CRAIG COLIN AGNEW, Appellants



V.



NATHANIEL QUARTERMAN, ET AL., Appellees






On Appeal from the 202nd Judicial District Court

Bowie County, Texas

Trial Court No. 07C1271-202










Before Morriss, C.J., Carter and Moseley, JJ.
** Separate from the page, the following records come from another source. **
`src/pssw_pkg.sv`:
```
package pssw_pkg;

    // Register bus geometry.
    localparam int ADDR_W = 4;
    localparam int DATA_W = 16;

    // Register addresses on the plain register port.
    localparam logic [3:0] ADDR_SRC_SEL = 4'h0;
    localparam logic [3:0] ADDR_SYNC_WIN = 4'h1;

    // Reset values.
    localparam logic [15:0] SRC_SEL_RESET = 16'h0000;
    localparam logic [15:0] SYNC_WIN_RESET = 16'h0000;

    // Bits of the source select register that this block stores.
    // Bits 7, 4 and 1 are reserved and read as zero.
    localparam logic [15:0] SRC_SEL_MASK = 16'h006D;

    // Field positions in the source select register.
    localparam int PAIR0_SEL_BIT = 0;
    localparam int PAIR1_SEL_LSB = 2;
    localparam int PAIR2_SEL_LSB = 5;

    // Two-bit source codes; any code with bit 1 set follows pair 0.
    localparam logic [1:0] SRC_CODE_GEN = 2'h0;
    localparam logic [1:0] SRC_CODE_EXT = 2'h1;
    localparam int SRC_CODE_FOLLOW_BIT = 1;

    // Field positions in the sync window register.
    localparam int SYNC_OUT_EN_BIT = 15;
    localparam int WIN_MSB = 14;
    localparam int WIN_W = 15;

    // Window values with fixed meaning.
    localparam logic [14:0] WIN_NEVER = 15'h0000;
    localparam logic [14:0] WIN_ALWAYS = 15'h7FFF;

    // Number of complementary output pairs.
    localparam int NUM_PAIRS = 3;

endpackage

```
`src/pssw_core.sv`:
```
// How it works
// (RL1) Bits 6:5 pick pair 4/5 drive: generator, external input 2, or pair 0.
// (RL2) Bits 3:2 pick pair 2/3 drive: generator, external input 1, or pair 0.
// (RL3) Bit 0 picks pair 0/1 drive: generator when clear, external input 0.
// (RL4) Software sets the pair's output control bits before using non-generator.
// (RL5) Writes to the sync window register are dropped while write-protect set.
// (RL6) External sync resets the counter only inside the programmed window.
// (RL7) Sync output enable at bit 15 gates sync output pulses on fault pin 2.
// (RL8) Software keeps sync output off when fault pin 2 is a fault input.
// (RL9) Centre-aligned mode: window open while counter below the window value.
// (RL10) Window zero never syncs; window 0x7FFF accepts sync at any time.
// (RL11) Edge-aligned: also open while modulo minus counter is below window.
// (RL12) Sync output on drives fault pin 2 and disables sync input there.
// (RL13) Sync output is one clock wide per reload; sync input sampled on clock.
module pssw_core #(
    parameter int CNT_W = 16
) (
    // Clock and reset
    input wire logic i_core_clk,
    input wire logic i_srst,
    // Register port
    input wire logic [pssw_pkg::ADDR_W-1:0] i_addr,
    input wire logic [pssw_pkg::DATA_W-1:0] i_wdata,
    input wire logic i_wr_en,
    input wire logic i_rd_en,
    output logic [pssw_pkg::DATA_W-1:0] o_rdata,
    // Modulator configuration and counter
    input wire logic i_write_protect,
    input wire logic i_edge_align_select,
    input wire logic [CNT_W-1:0] i_modulator_counter,
    input wire logic [CNT_W-1:0] i_modulo_value,
    input wire logic i_reload_start,
    // Pair drive sources
    input wire logic [5:0] i_gen_pwm,
    input wire logic i_ext_source_in_0,
    input wire logic i_ext_source_in_1,
    input wire logic i_ext_source_in_2,
    output logic [5:0] o_pair_drive,
    // Fault pin 2, shared with the sync function
    input wire logic i_fault_pin_2,
    output logic o_fault_pin_2,
    output logic o_fault_pin_2_oe,
    output logic o_fault_input_2,
    // Counter reset request
    output logic o_counter_reset
);

    logic [15:0] src_sel_q;
    logic [15:0] sync_win_q;
    logic [15:0] rdata_q;
    logic pin_q;
    logic counter_reset_q;
    logic sync_out_q;
    logic sync_oe_q;
    logic fault_in_q;
    logic [2:0] ext_vec;
    logic [1:0] pair_code [3];
    logic [14:0] win_value;
    logic out_en;
    logic sync_rise;
    logic below_win;
    logic [CNT_W-1:0] mod_gap;
    logic gap_below_win;
    logic win_open;
    logic wr_src;
    logic wr_sync;

    assign win_value = sync_win_q[pssw_pkg::WIN_MSB:0];
    assign out_en = sync_win_q[pssw_pkg::SYNC_OUT_EN_BIT];
    assign wr_src = i_wr_en && (i_addr == pssw_pkg::ADDR_SRC_SEL);
    assign wr_sync = i_wr_en && (i_addr == pssw_pkg::ADDR_SYNC_WIN);

    // Both configuration registers share the write-protect lock, so the
    // drive routing cannot change while the modulator is locked down.
    always_ff @(posedge i_core_clk) begin
        if (i_srst) begin
            src_sel_q <= pssw_pkg::SRC_SEL_RESET;
        end else if (wr_src && !i_write_protect) begin
            src_sel_q <= i_wdata & pssw_pkg::SRC_SEL_MASK;
        end
    end

    always_ff @(posedge i_core_clk) begin
        if (i_srst) begin
            sync_win_q <= pssw_pkg::SYNC_WIN_RESET;
        end else if (wr_sync && !i_write_protect) begin // RL5
            sync_win_q <= i_wdata;
        end
    end

    always_ff @(posedge i_core_clk) begin
        if (i_srst) begin
            rdata_q <= 16'h0000;
        end else if (i_rd_en && i_addr == pssw_pkg::ADDR_SRC_SEL) begin
            rdata_q <= src_sel_q;
        end else if (i_rd_en && i_addr == pssw_pkg::ADDR_SYNC_WIN) begin
            rdata_q <= sync_win_q;
        end else begin
            rdata_q <= 16'h0000;
        end
    end

    assign o_rdata = rdata_q;

    // Pair source routing. Pair 0 reuses the two-bit path with a zero
    // upper bit so that every pair goes through the same selection.
    assign ext_vec = {i_ext_source_in_2, i_ext_source_in_1, i_ext_source_in_0};
    assign pair_code[0] = {1'b0, src_sel_q[pssw_pkg::PAIR0_SEL_BIT]}; // RL3
    assign pair_code[1] = src_sel_q[pssw_pkg::PAIR1_SEL_LSB +: 2]; // RL2
    assign pair_code[2] = src_sel_q[pssw_pkg::PAIR2_SEL_LSB +: 2]; // RL1

    genvar p;
    generate
        for (p = 0; p < pssw_pkg::NUM_PAIRS; p = p + 1) begin : g_pair
            logic [1:0] drive_q;
            logic use_ext;
            logic ext_bit;

            // A following pair copies pair 0's choice, but an external
            // choice there means external input 0, not its own input.
            always_comb begin
                use_ext = 1'b0;
                ext_bit = ext_vec[p];
                if (pair_code[p][pssw_pkg::SRC_CODE_FOLLOW_BIT]) begin // RL1 RL2
                    use_ext = src_sel_q[pssw_pkg::PAIR0_SEL_BIT];
                    ext_bit = i_ext_source_in_0;
                end else if (pair_code[p] == pssw_pkg::SRC_CODE_EXT) begin
                    use_ext = 1'b1;
                end
            end

            // The odd output of a pair is the complement of an external
            // source; the generator already supplies both phases.
            always_ff @(posedge i_core_clk) begin
                if (i_srst) begin
                    drive_q <= 2'h0;
                end else if (use_ext) begin // RL3
                    drive_q <= {~ext_bit, ext_bit};
                end else begin
                    drive_q <= i_gen_pwm[2*p +: 2];
                end
            end

            assign o_pair_drive[2*p +: 2] = drive_q;
        end
    endgenerate

    // Sync input lives on fault pin 2; it is sampled on the modulator
    // clock and only a rising edge counts as a sync event.
    always_ff @(posedge i_core_clk) begin
        if (i_srst) begin
            pin_q <= 1'b0;
        end else begin
            pin_q <= i_fault_pin_2; // RL13
        end
    end

    assign sync_rise = i_fault_pin_2 && !pin_q && !out_en; // RL12

    // The gap is only meaningful while the counter sits at or below the
    // modulo value; beyond it the term is held closed.
    assign below_win = i_modulator_counter < CNT_W'(win_value); // RL9
    assign mod_gap = i_modulo_value - i_modulator_counter;
    assign gap_below_win = (i_modulator_counter <= i_modulo_value)
        && (mod_gap < CNT_W'(win_value));

    always_comb begin
        win_open = 1'b0;
        if (win_value == pssw_pkg::WIN_ALWAYS) begin // RL10
            win_open = 1'b1;
        end else if (win_value == pssw_pkg::WIN_NEVER) begin // RL10
            win_open = 1'b0;
        end else if (i_edge_align_select) begin // RL11
            win_open = below_win || gap_below_win;
        end else begin // RL9
            win_open = below_win;
        end
    end

    always_ff @(posedge i_core_clk) begin
        if (i_srst) begin
            counter_reset_q <= 1'b0;
        end else begin
            counter_reset_q <= sync_rise && win_open; // RL6
        end
    end

    assign o_counter_reset = counter_reset_q;

    // Sync output pulse and pin ownership.
    always_ff @(posedge i_core_clk) begin
        if (i_srst) begin
            sync_out_q <= 1'b0;
            sync_oe_q <= 1'b0;
        end else begin
            sync_out_q <= out_en && i_reload_start; // RL7 RL13
            sync_oe_q <= out_en; // RL12
        end
    end

    // The fault path sees nothing while the sync output enable bit is set.
    always_ff @(posedge i_core_clk) begin
        if (i_srst) begin
            fault_in_q <= 1'b0;
        end else begin
            fault_in_q <= i_fault_pin_2 && !out_en;
        end
    end

    assign o_fault_pin_2 = sync_out_q;
    assign o_fault_pin_2_oe = sync_oe_q;
    assign o_fault_input_2 = fault_in_q;

    a_wp_blocks_write: assert property ( // RL5
        @(posedge i_core_clk) disable iff (i_srst)
        wr_sync && i_write_protect |=> $stable(sync_win_q))
        else $error("sync window changed under write protect");

    a_sync_in_window: assert property ( // RL6
        @(posedge i_core_clk) disable iff (i_srst)
        o_counter_reset |-> $past(win_open) && $past(sync_rise))
        else $error("counter reset outside the sync window");

    a_zero_window_never: assert property ( // RL10
        @(posedge i_core_clk) disable iff (i_srst)
        o_counter_reset |-> $past(win_value) != pssw_pkg::WIN_NEVER)
        else $error("sync accepted with zero window");

    a_sync_out_gated: assert property ( // RL7
        @(posedge i_core_clk) disable iff (i_srst)
        o_fault_pin_2 |-> $past(out_en) && o_fault_pin_2_oe)
        else $error("sync output pulse while disabled");

    a_sync_out_pulse: assert property ( // RL13
        @(posedge i_core_clk) disable iff (i_srst)
        out_en && i_reload_start ##1 !(out_en && i_reload_start)
        |-> o_fault_pin_2 ##1 !o_fault_pin_2)
        else $error("sync output pulse not one clock wide");

    a_sync_in_blocked: assert property ( // RL12
        @(posedge i_core_clk) disable iff (i_srst)
        out_en |=> !o_counter_reset)
        else $error("sync input active while sync output on");

    a_centre_window: assert property ( // RL9
        @(posedge i_core_clk) disable iff (i_srst)
        !i_edge_align_select && sync_rise && below_win
        |=> o_counter_reset)
        else $error("centre-aligned sync inside window missed");

    a_edge_gap_window: assert property ( // RL11
        @(posedge i_core_clk) disable iff (i_srst)
        i_edge_align_select && sync_rise && gap_below_win
        |=> o_counter_reset)
        else $error("edge-aligned sync near modulo missed");

    a_pair2_external: assert property ( // RL1
        @(posedge i_core_clk) disable iff (i_srst)
        pair_code[2] == pssw_pkg::SRC_CODE_EXT
        |=> o_pair_drive[5:4] == {~$past(i_ext_source_in_2),
            $past(i_ext_source_in_2)})
        else $error("pair 4/5 not driven from external input 2");

    a_pair1_generator: assert property ( // RL2
        @(posedge i_core_clk) disable iff (i_srst)
        pair_code[1] == pssw_pkg::SRC_CODE_GEN
        |=> o_pair_drive[3:2] == $past(i_gen_pwm[3:2]))
        else $error("pair 2/3 not driven from the generator");

    a_pair0_external: assert property ( // RL3
        @(posedge i_core_clk) disable iff (i_srst)
        src_sel_q[pssw_pkg::PAIR0_SEL_BIT]
        |=> o_pair_drive[0] == $past(i_ext_source_in_0))
        else $error("pair 0/1 not driven from external input 0");

endmodule

```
Memorandum Opinion by Justice Carter



MEMORANDUM OPINION



James Edward Lewis and Craig Colin Agnew jointly appeal from a judgment rendered against them in their civil lawsuit against the Director of the Texas Department of Criminal Justice. In their jointly-filed petition, they set out a variety of unrelated statements. They allege, in sequence,

INEFFECTIVE COUNSEL AND LIABILITY IN INDIVIDUAL AND OFFICIAL CAPACITY, BREACH OF DUTIES, LEGAL MALPRACTICE, AND ACTING UNDER THE COLOR OF STATE AND FEDERAL LAWS BY DELIBERATE DISCRIMINATION OF DUE PROCESS AND EQUAL PROTECTION OF LAW, INTENTIONALLY AND KNOWINGLY, RACKETEERING INFLUENCED AND CORRUPT ORGANIZATIONS 18 U.S.C.A. 1962 PROHIBITED ACTIVITIES AND 18 U.S.C.A. 1968 CIVIL INVESTIGATIVE DEMAND.



They go on, invoking the Texas Tort Claims Act, as follows:



(WHISTLEBLOWER INMATE) AND OFFICERS RETALIATION FOR PENDING LEGAL LITIGATION AGAINST THE BARRY TELFORD UNIT (OWNERS), (WARDENS), AND (KNOWN OR UNKNOWN AGENTS) OR (OFFICERS).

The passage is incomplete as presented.